(Received for publication, January 10, 1997)
From the Verna and Marrs McLean Department of Biochemistry, Baylor College of Medicine, Houston, Texas 77030
During oxidative protein folding, efficient catalysis of disulfide rearrangements by protein-disulfide isomerase is found to involve an escape mechanism that prevents the enzyme from becoming trapped in covalent complexes with substrates that fail to rearrange in a timely fashion. Protein-disulfide isomerase mutants with only a single active-site cysteine catalyze slow disulfide rearrangements and become trapped in a covalent complex with substrate. Escape is mediated by the second, more carboxyl-terminal cysteine at the active site. A glutathione redox buffer increases the kcat for single-cysteine mutants by 20-40-fold, but the presence of the second cysteine at the active site in the wild-type enzyme increases the kcat by over 200-fold. A model is developed in which kinetic scanning for disulfides of increasing reactivity is timed against an intramolecular clock provided by the second cysteine at the active site. This provides an alternative, more efficient mechanism for rearrangement involving the reduction and reoxidation of substrate disulfides.
With no known sequence cues to designate which cysteines should be cross-linked in a native protein, the question arises as to how correct pairs of cysteines are selected during folding and how this selection is made quickly enough to be useful in the cell. The uncatalyzed formation of native disulfides during in vitro protein folding is generally not fast enough to support the folding rate that is found in the cell (1). To overcome this, catalysis of disulfide formation and rearrangement in eukaryotes is provided by protein-disulfide isomerase (PDI),1 a 55-kDa protein of the endoplasmic reticulum (2).
As a catalyst, PDI must deal with different mechanisms for directing disulfide formation.
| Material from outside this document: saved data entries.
==> job 2086: inputs <==
==> flow/design.v (excerpt) <==
module MIPS(
	input clk,
	input rst_n,
	input cpu_en,
	input [7:0] data_read,
	input ram_send,
	input ram_receive,
	output reg cpu_send,
	output reg cpu_receive,
	output reg cpu_ready,
	output reg [15:0] data_addr,
	output reg [7:0] data_store,
	output reg [1:0] mem_ctrl, 
	output reg done
	);
	reg [15:0] R [7:0]; 
	reg [15:0] PC,IR;
	reg [3:0] OP;
	reg [2:0] funct; 
	reg [2:0] state,next_state;
	parameter IDLE = 3'b000,
				 IF = 3'b001,
				 ID = 3'b010,
				 EX = 3'b011,
				 MEM = 3'b100,
				 WB = 3'b101;
	always@(posedge clk)
	begin
		if(~(rst_n&cpu_en))
		begin
			state <= IDLE;
		end
		else
		begin
			case(next_state)
				IDLE:state <= IDLE;
				IF:state <= IF;
				ID:state <= ID;
				EX:state <= EX;
				MEM:state <= MEM;
				WB:state <= WB;
				default:state <= state;
			endcase
		end
	end
	reg [15:0] rs,rt;
	reg [5:0] im;
	reg [11:0] addr;
	reg [15:0] temp;
	reg [1:0] read_cnt;
	reg [1:0] write_cnt;
	reg delay_cnt;
	reg delay_en;
	always@(posedge clk) 
	begin
		if(~(rst_n&cpu_en))
		begin
			cpu_ready <= 1'b0;
			delay_cnt <= 1'b0;
		end
		else if(delay_en)
		begin
			if(delay_cnt)
				cpu_ready <= 1'b0; 
			else
			begin
				cpu_ready <= 1'b1;
				delay_cnt <= 1'b1;
			end
		end
		else
		begin
			cpu_ready <= 1'b0;
			delay_cnt <= 1'b0;
		end
	end
	wire [15:0]PC_1;
	assign PC_1 = PC + 16'd2;
	always@(posedge clk)
	begin
		if(~(rst_n&cpu_en))
		begin
			{R[0],R[1],R[2],R[3],R[4],R[5],R[6],R[7]} <= 128'd0;
			{PC,IR} <= 32'd0;
			{rs,rt} <= 32'd0;
			im <= 6'd0;
			addr <= 12'd0;
			temp <= 16'd0;
			{cpu_receive,cpu_send} <= 2'b00;
			next_state <= IDLE;
			data_addr <= 16'd0;
			data_store <= 8'd0;
			OP <= 4'd0;
			IR <= 16'd0;
			funct <= 3'd0;
			delay_en <= 1'b0;
			done <= 1'b0;
			mem_ctrl <= 2'd0; 
			read_cnt <= 2'd0;
			write_cnt <= 2'd0;
		end
		else
		begin
  ...
Settings: LEC_CHECK=0, CAP_MARGIN=40, CELL_PAD_IN_SITES_GLOBAL_PLACEMENT=2, CORE_ASPECT_RATIO=0.96, CORE_MARGIN=2, CORE_UTILIZATION=32, GPL_TIMING_DRIVEN=1, MIN_ROUTING_LAYER=met2, PLACE_DENSITY_LB_ADDON=0.09, SLEW_MARGIN=0; clock period 10.0 ns.
run.sh (not shown) runs the stock make flow with config.mk's settings and CLKGATE_MAP_FILE=.
==> job 5293 (differences from job 2086) <==
==> flow/config.mk (replaced) <==
export PLATFORM = sky130hd
export DESIGN_NAME = MIPS
export DESIGN_NICKNAME = MIPS
export VERILOG_FILES = /design/flow/design.v
export SDC_FILE = /design/flow/constraint.sdc
export NUM_CORES = 4
export LEC_CHECK = 0
export ABC_AREA = 1
export CAP_MARGIN = 25
export CELL_PAD_IN_SITES_DETAIL_PLACEMENT = 2
export CELL_PAD_IN_SITES_GLOBAL_PLACEMENT = 3
export CORE_ASPECT_RATIO = 0.81
export CORE_MARGIN = 7
export CORE_UTILIZATION = 37
export CTS_CLUSTER_SIZE = 90
export GPL_ROUTABILITY_DRIVEN = 1
export HOLD_SLACK_MARGIN = 0.29
export MAX_ROUTING_LAYER = met5
export MIN_ROUTING_LAYER = met1
export PLACE_DENSITY_LB_ADDON = 0.29
export SLEW_MARGIN = 20
export TNS_END_PERCENT = 100
==> flow/constraint.sdc (replaced) <==
create_clock -name core_clock -period 3.15 [get_ports {clk}]
set_input_delay 0.6300 -clock core_clock [delete_from_list [all_inputs] [get_ports {clk}]]
set_output_delay 0.6300 -clock core_clock [all_outputs]
set_load 0.01 [all_outputs]
==> job 4598 (differences from job 2086) <==
==> flow/config.mk (replaced) <==
export PLATFORM = sky130hd
export DESIGN_NAME = MIPS
export DESIGN_NICKNAME = MIPS
export VERILOG_FILES = /design/flow/design.v
export SDC_FILE = /design/flow/constraint.sdc
export NUM_CORES = 4
export LEC_CHECK = 0
export CAP_MARGIN = 20
export CORE_MARGIN = 2
export CORE_UTILIZATION = 40
export SLEW_MARGIN = 20
==> flow/constraint.sdc (replaced) <==
create_clock -name core_clock -period 4.36 [get_ports {clk}]
set_input_delay 0.8720 -clock core_clock [delete_from_list [all_inputs] [get_ports {clk}]]
set_output_delay 0.8720 -clock core_clock [all_outputs]
set_load 0.01 [all_outputs]
==> comparison <==
Global-route usage, lowest first: job 4598, job 5293, job 2086. The lowest non-clock buffer count belongs to job 2086, the highest to job 5293. In job 2086 the synthesized area is larger than in job 5293, by 4.8%. In sequential cell count, job 4598 and job 5293 do not differ. Sequential power: job 4598 is higher than job 2086 (about 130%). Of job 5293 and job 2086, job 5293 has the higher critical path depth (gap 4). The highest routed wire length belongs to job 5293, the lowest to job 4598. Register-to-register slack, lowest first: job 5293, job 4598, job 2086. In job 5293 the cell area is smaller than in job 2086, by 1.5%.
With some proteins, such as bovine pancreatic trypsin inhibitor, the specification of cysteine connectivity occurs early in folding and is directed by the formation of native-like structures that are interconverted by intramolecular disulfide rearrangements (3). With other proteins, such as ribonuclease A (RNase), the identification of which cysteines to connect occurs late in folding resulting in a large collection of intermediates with random disulfides and substantial non-native structure that must be rearranged to give native connectivity (4). PDI is capable of accelerating folding that proceeds by either of these mechanisms (5, 9).
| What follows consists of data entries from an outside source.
// fpu16_top
module fpu16_top(
    input         aclk,
    input  [15:0] a,
    input  [15:0] b,
    input         a_valid,
    input         b_valid,
    output [15:0] add_result,
    output        add_valid,
    output [15:0] sub_result,
    output        sub_valid,
    output [15:0] mul_result,
    output        mul_valid,
    output [7:0]  cmp_result,
    output        cmp_valid
    );
    fpu_add_pipe u_add(
        .aclk(aclk),
        .s_axis_a_tdata(a), .s_axis_b_tdata(b),
        .s_axis_a_tvalid(a_valid), .s_axis_b_tvalid(b_valid),
        .m_axis_result_tdata(add_result), .m_axis_result_tvalid(add_valid));
    fpu_sub_pipe u_sub(
        .aclk(aclk),
        .s_axis_a_tdata(a), .s_axis_b_tdata(b),
        .s_axis_a_tvalid(a_valid), .s_axis_b_tvalid(b_valid),
        .m_axis_result_tdata(sub_result), .m_axis_result_tvalid(sub_valid));
    fpu_mul_pipe u_mul(
        .aclk(aclk),
        .s_axis_a_tdata(a), .s_axis_b_tdata(b),
  ...
clock: 7.73 ns
lec_check: 0
abc_area: 1
cap_margin: 10
core_margin: 2
core_utilization: 72
cts_cluster_size: 72
gpl_timing_driven: 1
max_routing_layer: met4
min_routing_layer: met1
place_density_lb_addon: 0.06
setup_slack_margin: 0.75
slew_margin: 20
tns_end_percent: 45
run.sh (not shown) runs the stock make flow with config.mk's settings and CLKGATE_MAP_FILE=.
The baseline aborted during global routing (5_1_grt).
During the oxidative folding of reduced ribonuclease (RNase), PDI catalyzes the initial formation of substrate disulfides to yield a collection of inactive, RNase redox isomers that must be rearranged to the native disulfide pattern (6). PDI has two active sites that are housed in two, internally homologous thioredoxin domains, one near the amino terminus and the other near the carboxyl terminus (7). Both active sites contribute to PDI catalysis (8), but the two active sites are not equivalent (9). Each of the two active sites has two cysteine residues, found in the sequence WCGHCK (7). The two cysteines at each active site serve different functions. The cysteine nearer the amino terminus of the domain (WCGHCK) is essential for all catalytic activity (10-12), both oxidation and isomerization. Mutation of the cysteine closer to the carboxyl terminus (WCGHCK) selectively destroys the ability of PDI to catalyze disulfide formation. However, these mutants (NSO:COO and NOO:CSO)2 still retain a low but measurable amount of isomerase activity (10, 12), approximately 10-12% of the kcat of the wild-type enzyme (10).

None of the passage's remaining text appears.